Марк, взяв под руку узника, дотащил его до балкона.
- Смотри, – вытянул руку Пилат, – вот она, Иудея! Всё, что ты видишь, принадлежит ныне и навеки Риму и мне, - наместнику цезаря. У меня достаточно сил, чтобы перерезать всех в этой стране, всех до единого! И, клянусь Юпитером, как лев разрывает гиену, я разорву народ ваш «богоизбранный» в клочья в три дня, если только цезарь шевельнёт пальцем в вашу сторону! И памяти от вас не останется, ты понимаешь меня? Должен же кто-то отмстить вам за филистимлян!
- На всё воля Господа нашего! – ответил уже, видимо, готовый умереть узник.
- А как же мои боги? – разочаровано спросил его Пилат, – твой народ, выведенный из египетского рабства твоим богом, попал в рабство ко мне и к моим богам. Подумай, несчастный, какому слабому и никчемному богу ты поклоняешься! И неужели ты надеешься на то, что даже не бог, но человек сможет изменить ход истории, который предопределен римскими богами на века вперед? Ты думаешь, что какой-то еврей с сомнительной историей пророка, способен противостоять целой империи?
- На всё воля божья! – повторил свои слова узник.
- Стража! – крикнул Пилат, склонившись с балкона, – осторожнее там!
Он посмотрел в глаза несчастному, и добавил:
- Так отправляйся же к своему Яхве и передай, что если он хочет возыметь власть над Иудеей, то пусть сначала лично придёт сюда и поговорит со мной! А до того, нет другой власти здесь, кроме римской, и не будет!
С этими словами он схватил его, перевалил через перила и со всей силы бросил вниз.

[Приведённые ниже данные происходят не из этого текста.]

[src/rtl/ram_store_arbiter.sv]
// Round-robin arbiter sharing one 8-bit RAM write port between two store requesters.
// A granted store of 1/2/4/8 bytes is serialised little-endian, one byte per cycle.
// Optional feature: define STORE_ALIGN_CHK_EN to reject stores whose address is not
// a multiple of the store size (gnt and err pulse together, nothing is written).
module ram_store_arbiter #(
   parameter int unsigned ADDR_W     = 16,
   parameter bit          PRIO_RESET = 1'b0
) (
   input  logic              clk,
   input  logic              rst_n,
   input  logic              req0,
   input  logic [1:0]        size0,
   input  logic [ADDR_W-1:0] addr0,
   input  logic [63:0]       data0,
   output logic              gnt0,
   output logic              done0,
   output logic              err0,
   input  logic              req1,
   input  logic [1:0]        size1,
   input  logic [ADDR_W-1:0] addr1,
   input  logic [63:0]       data1,
   output logic              gnt1,
   output logic              done1,
   output logic              err1,
   output logic              ram_we,
   output logic [ADDR_W-1:0] ram_addr,
   output logic [7:0]        ram_d,
   output logic              busy
);

   typedef enum logic {StIdle, StWrite} state_e;

   state_e            state_q, state_d;
   logic [2:0]        cnt_q, cnt_d;
   logic              prio_q, prio_d;
   logic              owner_q, owner_d;
   logic [1:0]        size_q, size_d;
   logic [ADDR_W-1:0] addr_q, addr_d;
   logic [63:0]       data_q, data_d;

   logic [1:0]        gnt_q, gnt_d, done_q, done_d, err_q, err_d;
   logic              we_q, we_d, busy_q, busy_d;
   logic [ADDR_W-1:0] waddr_q, waddr_d;
   logic [7:0]        wdata_q, wdata_d;

   logic              any_req, win, reject, last_byte;
   logic [1:0]        win_size;
   logic [ADDR_W-1:0] win_addr;
   logic [63:0]       win_data;
   logic [2:0]        next_idx;

   // Index of the final byte for an encoded store size.
   function automatic logic [2:0] last_idx(input logic [1:0] sz);
      unique case (sz)
         2'b00:   last_idx = 3'd0;
         2'b01:   last_idx = 3'd1;
         2'b10:   last_idx = 3'd3;
         default: last_idx = 3'd7;
      endcase
   endfunction

   // Winner selection: a lone requester wins, otherwise the one holding priority.
   always_comb begin
      any_req   = req0 | req1;
      win       = (req0 & req1) ? prio_q : req1;
      win_size  = win ? size1 : size0;
      win_addr  = win ? addr1 : addr0;
      win_data  = win ? data1 : data0;
      last_byte = (cnt_q == last_idx(size_q));
      next_idx  = cnt_q + 3'd1;
   end

`ifdef STORE_ALIGN_CHK_EN
   // Misalignment check on the winning request; single bytes are always aligned.
   always_comb begin
      unique case (win_size)
         2'b00:   reject = 1'b0;
         2'b01:   reject = win_addr[0];
         2'b10:   reject = |win_addr[1:0];
         default: reject = |win_addr[2:0];
      endcase
   end
`else
   assign reject = 1'b0;
`endif

   // State and registered outputs, synchronous active-low reset.
   always_ff @(posedge clk) begin
      if (!rst_n) begin
         state_q <= StIdle;
         cnt_q   <= 3'd0;
         prio_q  <= PRIO_RESET;
         owner_q <= 1'b0;
         size_q  <= 2'b00;
         addr_q  <= '0;
         data_q  <= '0;
         gnt_q   <= 2'b00;
         done_q  <= 2'b00;
         err_q   <= 2'b00;
         we_q    <= 1'b0;
         busy_q  <= 1'b0;
         waddr_q <= '0;
         wdata_q <= 8'h00;
      end else begin
         state_q <= state_d;
         cnt_q   <= cnt_d;
         prio_q  <= prio_d;
         owner_q <= owner_d;
         size_q  <= size_d;
         addr_q  <= addr_d;
         data_q  <= data_d;
         gnt_q   <= gnt_d;
         done_q  <= done_d;
         err_q   <= err_d;
         we_q    <= we_d;
         busy_q  <= busy_d;
         waddr_q <= waddr_d;
         wdata_q <= wdata_d;
      end
   end

   // Next state: accept in IDLE, step through bytes in WRITE, return after the last one.
   always_comb begin
      state_d = state_q;
      cnt_d   = cnt_q;
      prio_d  = prio_q;
      owner_d = owner_q;
      size_d  = size_q;
      addr_d  = addr_q;
      data_d  = data_q;
      unique case (state_q)
         StIdle: begin
            if (any_req) begin
               prio_d = ~win;
               if (!reject) begin
                  state_d = StWrite;
                  cnt_d   = 3'd0;
                  owner_d = win;
                  size_d  = win_size;
                  addr_d  = win_addr;
                  data_d  = win_data;
               end
            end
         end
         default: begin
            if (last_byte) begin
               state_d = StIdle;
               cnt_d   = 3'd0;
            end else begin
               cnt_d = next_idx;
            end
         end
      endcase
   end

   // Output values for the next cycle (byte 0 comes from the request, later bytes from the latch).
   always_comb begin
      gnt_d   = 2'b00;
      done_d  = 2'b00;
      err_d   = 2'b00;
      we_d    = 1'b0;
      busy_d  = 1'b0;
      waddr_d = '0;
      wdata_d = 8'h00;
      if (state_q == StIdle) begin
         if (any_req) begin
            gnt_d[win] = 1'b1;
            if (reject) begin
               err_d[win] = 1'b1;
            end else begin
               we_d         = 1'b1;
               busy_d       = 1'b1;
               waddr_d      = win_addr;
               wdata_d      = win_data[7:0];
               done_d[win]  = (win_size == 2'b00);
            end
         end
      end else if (!last_byte) begin
         we_d            = 1'b1;
         busy_d          = 1'b1;
         waddr_d         = addr_q + ADDR_W'(next_idx);
         wdata_d         = data_q[{next_idx, 3'b000} +: 8];
         done_d[owner_q] = (next_idx == last_idx(size_q));
      end
   end

   assign gnt0     = gnt_q[0];
   assign gnt1     = gnt_q[1];
   assign done0    = done_q[0];
   assign done1    = done_q[1];
   assign err0     = err_q[0];
   assign err1     = err_q[1];
   assign ram_we   = we_q;
   assign busy     = busy_q;
   assign ram_addr = waddr_q;
   assign ram_d    = wdata_q;

endmodule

Марк услышал, как хрустнули кости от удара о камни, и поморщился. Два стражника, стоявшие у входа в здание бросились к несчастному. Один из них потрогал его шею, затем поднял голову наверх и провел ладонью по горлу, показывая Пилату, что тот скончался.
- Уберите его с глаз моих! – крикнул префект и покинул балкон.